その時頭上でボコッっと言う鈍い音がした。

「はぐぁ!?」

そして、ヘリオは間抜けな声を上げて地面に倒れてしまったよ。
どうやらクリーダがヘリオに石を投げつけたらしい。今回の勝者はクリーダと言う事になるのかな?


「全く…油断も隙もないですね」

「ふぅー、参った参った」

降参のポーズをしているヘリオの横で、クリーダが腰に手をあてて怒ってる。


『わからないんにゃん』

「ん?なにが?」

あたしはヘリオが悉く地面の情報とは違う位置に居た事と、最後にヘリオを見失った事が不思議でならなかった。
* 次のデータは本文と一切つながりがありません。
**src/rtl/taylor_pkg.sv**
```systemverilog
// Shared constants, types and helpers for the taylor_cos cosine engine.
// Build option: TAYLOR_ROUND_EN selects round-to-nearest products in fxp_mul
// (default build truncates).
package taylor_pkg;

   localparam int unsigned W      = 24;        // angle / result width, unsigned Q1.23
   localparam int unsigned FRAC   = 23;        // fractional bits
   localparam int unsigned NTERMS = 7;         // series terms x^0 .. x^12
   localparam int unsigned AW     = W + 2;     // signed accumulator width, Q2.23
   localparam int unsigned KW     = 3;         // Horner term counter width

   typedef logic signed [AW-1:0] acc_t;

   localparam acc_t ONE = acc_t'(1 << FRAC);

   // c[k] = (-1)^k / (2k)! rounded to Q2.23; c6 quantises to zero at this precision
   localparam acc_t COEF [0:NTERMS-1] = '{
      acc_t'(8388608),
      acc_t'(-4194304),
      acc_t'(349525),
      acc_t'(-11651),
      acc_t'(208),
      acc_t'(-2),
      acc_t'(0)
   };

   typedef enum logic [1:0] {
      ST_IDLE   = 2'd0,
      ST_SQUARE = 2'd1,
      ST_HORNER = 2'd2,
      ST_DONE   = 2'd3
   } state_t;

   // Clamp a signed accumulator into the unsigned result range [0, 1.0]
   function automatic logic [W-1:0] sat_unit(input logic signed [AW-1:0] v);
      if (v < 0) begin
         return '0;
      end else if (v > ONE) begin
         return W'(ONE);
      end else begin
         return W'(v);
      end
   endfunction

endpackage

```
**src/rtl/taylor_cos_fxp_mul.sv**
```systemverilog
// fxp_mul: combinational signed fixed-point multiplier, result = (a*b) >> FRAC.
// Build option: TAYLOR_ROUND_EN adds half an LSB before the shift (round to
// nearest); otherwise the arithmetic shift floors.
// Ports:
//   a_in, b_in : signed Q2.23 operands
//   p_c        : signed Q2.23 scaled product (combinational)
module fxp_mul
   import taylor_pkg::*;
(
   input  logic signed [AW-1:0] a_in,
   input  logic signed [AW-1:0] b_in,
   output logic signed [AW-1:0] p_c
);

   localparam int unsigned PW = 2 * AW;

   logic signed [PW-1:0] prod;
   logic signed [PW-1:0] prod_rnd;

   assign prod = PW'(a_in) * PW'(b_in);

   // Optional rounding offset ahead of the scaling shift
   always_comb begin
`ifdef TAYLOR_ROUND_EN
      prod_rnd = prod + PW'(1 << (FRAC - 1));
`else
      prod_rnd = prod;
`endif
   end

   // Operand ranges keep the scaled product inside AW bits
   assign p_c = AW'(prod_rnd >>> FRAC);

endmodule

```
**src/rtl/taylor_cos.sv**
```systemverilog
// taylor_cos: fixed-point cos(x) via a 7-term Maclaurin series in Horner form
// over x^2, sharing one fxp_mul between the squaring and Horner steps.
// Build option: TAYLOR_ROUND_EN (rounded products; default truncates).
// Ports:
//   clock     : rising-edge clock
//   reset     : asynchronous active-high reset
//   start     : launches a computation when sampled high in IDLE
//   angle_in  : angle in radians, unsigned Q1.23, captured on accepted start
//   ready_out : result valid, high from completion until next accepted start
//   cos_out   : cos(angle), unsigned Q1.23, saturated to [0, 1.0]
module taylor_cos
   import taylor_pkg::*;
(
   input  logic         clock,
   input  logic         reset,
   input  logic         start,
   input  logic [W-1:0] angle_in,
   output logic         ready_out,
   output logic [W-1:0] cos_out
);

   state_t               state_q, state_d;
   logic [W-1:0]         x_q, x_d;
   logic signed [AW-1:0] x2_q, x2_d;
   logic signed [AW-1:0] acc_q, acc_d;
   logic [KW-1:0]        k_q, k_d;
   logic                 ready_q, ready_d;
   logic [W-1:0]         cos_q, cos_d;

   logic signed [AW-1:0] mul_a, mul_b, mul_p;

   fxp_mul u_mul (
      .a_in (mul_a),
      .b_in (mul_b),
      .p_c  (mul_p)
   );

   // State register
   always_ff @(posedge clock or posedge reset) begin
      if (reset) begin
         state_q <= ST_IDLE;
      end else begin
         state_q <= state_d;
      end
   end

   // Next-state logic
   always_comb begin
      state_d = state_q;
      unique case (state_q)
         ST_IDLE:   if (start) state_d = ST_SQUARE;
         ST_SQUARE: state_d = ST_HORNER;
         ST_HORNER: if (k_q == '0) state_d = ST_DONE;
         ST_DONE:   state_d = ST_IDLE;
         default:   state_d = ST_IDLE;
      endcase
   end

   // Datapath and output next values; multiplier operands default to x*x
   always_comb begin
      x_d     = x_q;
      x2_d    = x2_q;
      acc_d   = acc_q;
      k_d     = k_q;
      ready_d = ready_q;
      cos_d   = cos_q;
      mul_a   = AW'(x_q);
      mul_b   = AW'(x_q);
      unique case (state_q)
         ST_IDLE: begin
            if (start) begin
               x_d     = angle_in;
               ready_d = 1'b0;
            end
         end
         ST_SQUARE: begin
            x2_d  = mul_p;
            acc_d = COEF[NTERMS-1];
            k_d   = KW'(NTERMS - 2);
         end
         ST_HORNER: begin
            mul_a = acc_q;
            mul_b = x2_q;
            acc_d = COEF[k_q] + mul_p;
            if (k_q != '0) k_d = k_q - KW'(1);
         end
         ST_DONE: begin
            cos_d   = sat_unit(acc_q);
            ready_d = 1'b1;
         end
         default: begin
            ready_d = ready_q;
         end
      endcase
   end

   // Datapath registers
   always_ff @(posedge clock or posedge reset) begin
      if (reset) begin
         x_q     <= '0;
         x2_q    <= '0;
         acc_q   <= '0;
         k_q     <= '0;
         ready_q <= 1'b0;
         cos_q   <= '0;
      end else begin
         x_q     <= x_d;
         x2_q    <= x2_d;
         acc_q   <= acc_d;
         k_q     <= k_d;
         ready_q <= ready_d;
         cos_q   <= cos_d;
      end
   end

   assign ready_out = ready_q;
   assign cos_out   = cos_q;

endmodule

```
**config.mk**
```make
export PLATFORM = sky130hd
export DESIGN_NAME = taylor_cos
export DESIGN_NICKNAME = d
export VERILOG_FILES = /design/src/rtl/taylor_pkg.sv /design/src/rtl/taylor_cos_fxp_mul.sv /design/src/rtl/taylor_cos.sv
export SDC_FILE = /design/constraint.sdc
export NUM_CORES = 2
export LEC_CHECK = 0
export ABC_AREA = 1
export CAP_MARGIN = 15
export CORE_MARGIN = 8
export CORE_UTILIZATION = 60
export DETAILED_ROUTE_END_ITERATION = 6
export GPL_TIMING_DRIVEN = 0
export PLACE_DENSITY_LB_ADDON = 0.2
export SLEW_MARGIN = 20
export SYNTH_ARGS = -nofsm -noshare
export SYNTH_HDL_FRONTEND = slang
export SYNTH_SLANG_ARGS = --single-unit
```
**constraint.sdc**
```tcl
create_clock -name clock -period 11.6 [get_ports clock]
set_input_delay 3.48 -clock clock [delete_from_list [all_inputs] [get_ports clock]]
set_output_delay 3.48 -clock clock [all_outputs]
set_load 0.01 [all_outputs]
```
After elaboration in Yosys (flattened, before gate mapping)

Memories as Yosys holds them, arrays and structs flattened.
Index checks and enable logic that the tools add are counted.

Output and inout port bits: 25
Bits in read-only memories: 208
Bits of input ports: 27
Word-level logic and storage cells: 44
Memories: 1
Register bits after elaboration: 106

Memories:

| name            | depth | width | rd ports | clocked after Yosys merged registers in | wr ports | line             | RTL |
|---|---|---|---|---|---|---|---|
| (no name shown) | 8     | 26    | 1        | 0                                       | 0        | taylor_cos.sv:84 | `acc_d = COEF[k_q] + mul_p;` |

Mux-type cells: 14
Bitwise logic cells: 1
$lt $le $gt $ge: 3
Equal/unequal tests: 6
Add/sub/neg operators: 2
Multipliers: 1
Reductions and logical operators: 9

Operators by type and width:

| kind                                                                   | number |
|---|---|
| 26-bit two-way mux                                                     | 4 |
| 26-bit case mux with 2 select lines                                    | 1 |
| 26-bit by 26-bit multiplier with 49-bit output                         | 1 |
| 24-bit two-way mux                                                     | 2 |
| 26-bit adder                                                           | 1 |
| 26-bit by 25-bit > comparator with 1-bit output, second input constant | 1 |
| 26-bit by 1-bit < comparator with 1-bit output, second input constant  | 1 |
| 2-bit case mux with 4 select lines                                     | 1 |
| 2-bit AND reduction                                                    | 4 |
| 2-bit != test, second input constant                                   | 3 |
| 3-bit case mux with 2 select lines                                     | 1 |
| 2-bit equality test, second input constant                             | 2 |
| 4-bit >= comparator, second input constant                             | 1 |
| 2-bit two-way mux                                                      | 2 |
| 3-bit inverter with 4-bit output                                       | 1 |
| 2-bit nonzero test                                                     | 2 |
| 3-bit zero test                                                        | 1 |
| 3-bit two-way mux                                                      | 1 |
| 3-bit nonzero test                                                     | 1 |
| 3-bit by 1-bit subtractor with 3-bit output, second input constant     | 1 |
| 2-bit by 1-bit equality test with 1-bit output, second input constant  | 1 |
| 2-bit zero test                                                        | 1 |
| 1-bit case mux with 2 select lines                                     | 1 |
| 1-bit two-way mux                                                      | 1 |

Logic depth before layout (Yosys ltp)

Word-level depth: 6
Mapped depth: 51
Mapped depth without buffers: 48

Modules after synthesis

Synthesis repeated with hierarchy kept, for this count alone.

Cell total of the unflattened synthesis: 4,136
Area, all modules: 31,352.6 um2

By module, submodules not included:

| module     | times used | seq. area each (um2) | area an instance (um2) | cells an instance |
|---|---|---|---|---|
| fxp_mul    | 1          | 0.0                  | 24,961.4               | 3,237 |
| taylor_cos | 1          | 2,652.5              | 6,391.1                | 899 |

Least setup slack after synthesis

No wires, ideal clock.

Path type: reg-to-reg
Start point: register state_q[0]
End point: register acc_q[22]
Period minus slack after synthesis: 8.727 ns
Slack: 2.873 ns
Data arrival time: 8.609 ns
Setup time: 0.117 ns
Stages on the path, launching flop included: 49
Cell sequence: dfrtp_1 > inv_1 > ha_1 > clkbuf_1 > clkbuf_1 > clkbuf_1 > nand2_1 > o21ai_1 > clkbuf_1 > nand2_1 > fa_1 > inv_1 > fa_1 > inv_1 > fa_1 > fa_1 > inv_1 > fa_1 > [... 13 more ...] > nand4_1 > nand2_1 > xor2_1 > ha_1 > a21oi_1 > nor2_1 > a211oi_1 > o21ai_0 > a21oi_1 > inv_1 > nand3_1 > nand2_1 > nand2_1 > nand2_1 > nand2_1 > nand3_1 > nand3_1 > nand2_1

Word-level cells in the longest chain between the ends: 5
Elaborated cells between the ends (all ways): 8

RTL lines:

| item                                             | line                     | RTL |
|---|---|---|
| start: declaration                               | taylor_cos.sv:22         | `state_t state_q, state_d;` |
| start signal: assignment                         | taylor_cos.sv:43         | `state_q <= state_d;` |
| 2-bit equality test *                            | taylor_cos.sv:69         | `unique case (state_q)` |
| 26-bit two-way mux                               | taylor_cos.sv:69         |  |
| 26-bit by 26-bit multiplier with 49-bit output * | taylor_cos_fxp_mul.sv:20 | `assign prod = PW'(a_in) * PW'(b_in);` |
| via mul_p[13]                                    | taylor_cos.sv:30         | `logic signed [AW-1:0] mul_a, mul_b, mul_p;` |
| 26-bit adder *                                   | taylor_cos.sv:84         |  |
| 26-bit case mux with 2 select lines *            | taylor_cos.sv:69         |  |
| end signal: assignment                           | taylor_cos.sv:102        | `acc_q <= '0;` |
| end signal: assignment                           | taylor_cos.sv:109        | `acc_q <= acc_d;` |
| end: declaration                                 | taylor_cos.sv:25         | `logic signed [AW-1:0] acc_q, acc_d;` |

The timed path passes the listed nets; every way through them passes the cells marked *.
A chain may end at the register's enable or synchronous reset.

Final worst setup path

Start point: register state_q[0]
End point: register acc_q[25]

Same word-level chain as after synthesis.

==> metrics.md <==
| Metric | Value |
|---|---|
| Drt total wl | 102 mm |
| Max_cap viols | 0 |
| RSZ-0062 raised after global routing | false |
| Hold Path Class | register to register |
| Rel. slew slack | 17.3% |
| Vias in the first global route | 25660 |
| Final setup margin | 506 ps |
| I/O pins | 52 |
| Peak Freq | 90.1 MHz |
| Syn Nets | 4445 |
| Commonest cells after routing, fill and taps aside | 904 x inv_1, 746 x nand2_1, 681 x fa_1 |
| CP Launch Point | state_q[0]$_DFFE_PP0P_ |
| R2R Setup Slk | 510 ps |
| 1st-iter DRT viols | 2787 |
| TritonCTS Sinks | 106 |
| Filler Cells Inserted | 4297 |
| Critical path class | register to register |
| Final setup viols | 0 |
| CP arrival | 11340 ps |
| Synth Instances | 3561 |
| Max Slew Vio Count | 0 |
| Period utilization | 95.6% |
| CTS H-tree lvls | 3 |
| Max incr delay on CP | 570 ps |
| Place WS | -271 ps |
| Reg2reg start | state_q[0]$_DFFE_PP0P_ |
| Total number of vias | 24435 |
| WP data required | 11850 ps |
| Port Buffer Count | 51 |
| First drt pass iteration count | 6 |
| CP Capture Type | register |
| FF+latch area | 2650 sq um |
| Via density | 5.75 |
| HPWL after DPL | 85.9 mm |
| Routed len/inst | 24.0 um |
| Initial antenna violation count | 0 |
| Die Height | 236 um |
| Worst Skew | 15.3 ps |
| Worst-skew pair later-pin latency | 370 ps |
| Commonest non-fill, non-tap cell in the layout | inv_1 |
| Synth Register Bits | 106 |
| Cts bufs inserted | 9 |
| Core area | 47800 sq um |
| Sequential area share after synthesis | 9.11% |
| Global-route wire length before repair | 156 mm |
| Distinct cells, synth | 46 |
| Synth Cell Area | 29100 sq um |
| Mapped Avg Cell Area | 8.18 sq um |
| GRT Overall Usage | 37.6% |
| Final ANT Viol Nets | 0 |
| Multi-input logic area | 22700 sq um |
| Clk buf depth | 2 |
| Worst Max-Slew Pin Slew | 1230 ps |
| Final estimated routing congestion in global placement | 1.08 |
| Hold_sp | cos_out[0]$_DFFE_PP0P_ |
| Reg clk slew, reported paths | 70 ps |
| Die Area | 55900 sq um |
| Warnings from Yosys | 0 |
| Startpoint Class | register |
| Outcome | finished, final reports clean |
| Area growth, synth to finish | 6.18% |
| Final min period | 11090 ps |
| Largest net degree at the start of global routing | 79 |
| CTS tree | yes |
| Placement Rows | 80 |
| Max FO, Critical Path | 10 |
| Most used cell, CP | nand2_1 |
| GR Overflow Total | 0 |
| DR DRC count | 0 |
| Starting Density | 60.9% |
| Nets | 4512 |
| Chip width | 236 um |
| Layout cells sized above 1 | 3.22% |
| Final hold vios | 0 |
| Clk root buf | clkbuf_16 |
| CTS Hold Bufs | 0 |
| Slowest library cell on the worst path | fa_1 |
[timing repair]
action,4_1_cts,5_1_grt
endpoints found under the setup margin,8,16
setup buffers,0,4
gates resized for setup,9,86
[logic make-up after synthesis]
group	Yosys count	share of synthesized area, %
AO/OA/AOI/OAI	274	5.09
XOR/XNOR	46	1.38
adder cells (fa/ha/maj)	857	54.4
buffers and inverters	1040	13.4
flip-flops	106	9.11
AND/OR/NAND/NOR	1238	16.7
[routing by layer]
| layer | GRT usage [%] | share of wire [%] |
|---|---|---|
| met2 | 58.0 | 44 |
| met3 | 8.80 | 11 |
| met5 | 0 | 0 |
| met4 | 25.1 | 8.8 |
| met1 | 47.3 | 36 |
[cell usage after synthesis (all sizes together)]
cell type / count / area [sq um]
a211oi: 3 / 22.5
a21boi: 2 / 15.0
a21o: 2 / 15.0
a21oi: 83 / 430
a221oi: 1 / 8.76
a31o: 1 / 8.76
a31oi: 6 / 37.5
and2: 2 / 12.5
and3: 2 / 12.5
buf: 7 / 27.5
clkbuf: 113 / 424
clkinv: 10 / 37.5
dfrtp: 106 / 2650
fa: 681 / 13600
ha: 176 / 2200
inv: 910 / 3420
nand2: 754 / 2850
nand3: 45 / 240
nand3b: 2 / 15.0
nand4: 14 / 93.8
nor2: 403 / 1530
nor3: 10 / 55.1
nor4: 5 / 31.3
o2111ai: 1 / 8.76
o211ai: 3 / 22.5
o21a: 1 / 7.51
o21ai: 151 / 763
o21bai: 4 / 30.0
o221ai: 1 / 8.76
o22ai: 10 / 62.6
o311a: 1 / 10.0
o31ai: 4 / 30.0
or2: 1 / 6.26
xnor2: 18 / 158
xor2: 28 / 245
[worst paths after layout]
kind,endpoint,cells after the start
min,cos_out[0]$_DFFE_PP0P_,2
max in group asynchronous,cos_out[19]$_DFFE_PP0P_,3
min reg2reg,cos_out[0]$_DFFE_PP0P_,2
max,acc_q[25]$_DFFE_PP0P_,43
min in group asynchronous,cos_out[0]$_DFFE_PP0P_,2
max reg2reg,acc_q[25]$_DFFE_PP0P_,43
[worst max-delay path: cells and delay by family, from the launching register on]
family / cells / cell delay [ps]
adders and majority gates: 10 / 4690
xor gates and xnor gates: 1 / 220
AOI/OAI and AO/OA: 4 / 1040
DFF: 1 / 400
buffers and inverters: 9 / 1810
and+or+nand+nor: 19 / 2800
[cell type report]
cell class | instances | area share (%)
multi-input cells | 2415 | 73.2
inverters | 920 | 11.2
flip-flops and latches | 106 | 8.58
well taps | 615 | 2.49
repair buffers | 61 | 1.99
plain buffers | 115 | 1.56
clock buffers | 12 | 0.862
clock inverters | 2 | 0.0405
diodes | 2 | 0.0162
[state kept, by name (all words and copies together), names as in the netlist]
signal / flops
ready_out: 1
cos_out: 24
k_q: 3
x2_q: 26
state_q: 2
acc_q: 26
x_q: 24
[through the flow]
stage,hold slack [ps],setup TNS (ps),area [sq um],instances,util (%)
3_3_place_gp,464,-3230,30400,4227,63.6
5_1_grt,513,0,30900,4246,64.6
3_5_place_dp,467,-1410,30500,4233,63.8
4_1_cts,485,0,30800,4246,64.4
2_1_floorplan,449,0,29100,3561,-
6_report,485,0,30900,4248,64.6
Power is not shown: default switching activity piles up to over one toggle a cycle in this logic, so the estimate is an artifact.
だからその理由をヘリオに聞いてみたんだ。


「あー、位置をずらしたのは目の錯覚を利用したんだ
 まだ動いてないって錯覚をさせて、実は移動してたら当然位置がずれるだろ?」

『あたしは地面からの情報も使ってたんだ、
 目の錯覚だけじゃあんなにはズレないと思うんにゃん』

「そんなの、地面の情報を使ってるって分かれば簡単に騙せるだろ?」

『知ってたのかんにゃん!?』

「そりゃぁ、お前の反応の仕方とか見てれば分かるさ、
 目や耳だけじゃなく何か他の情報も使ってるなって
 それが地面という事ならお前の魔法の使い方でバレバレだ」

『そうだったんだ…
 じゃぁ、最後に見失ったのはなんでだんにゃん?』

「お前全然気が付いてないのか?」

ヘリオはビックリした様な顔であたしを見て言ったよ。


『ムカッ!わかんないから聞いてるんだんにゃんッ!』

「なら教えてやるさ、お前の地面レーダーな
 ごく至近距離はすっぽり抜けてるんだよ」

『あ…』

言われてみてやっと分かった、地面レーダーはあたしの足周辺にはかかってないんだ。
だってあたしの足までがレーダーにひっかかってたら、瞬間的には分かりにくいから除外してあったんだ。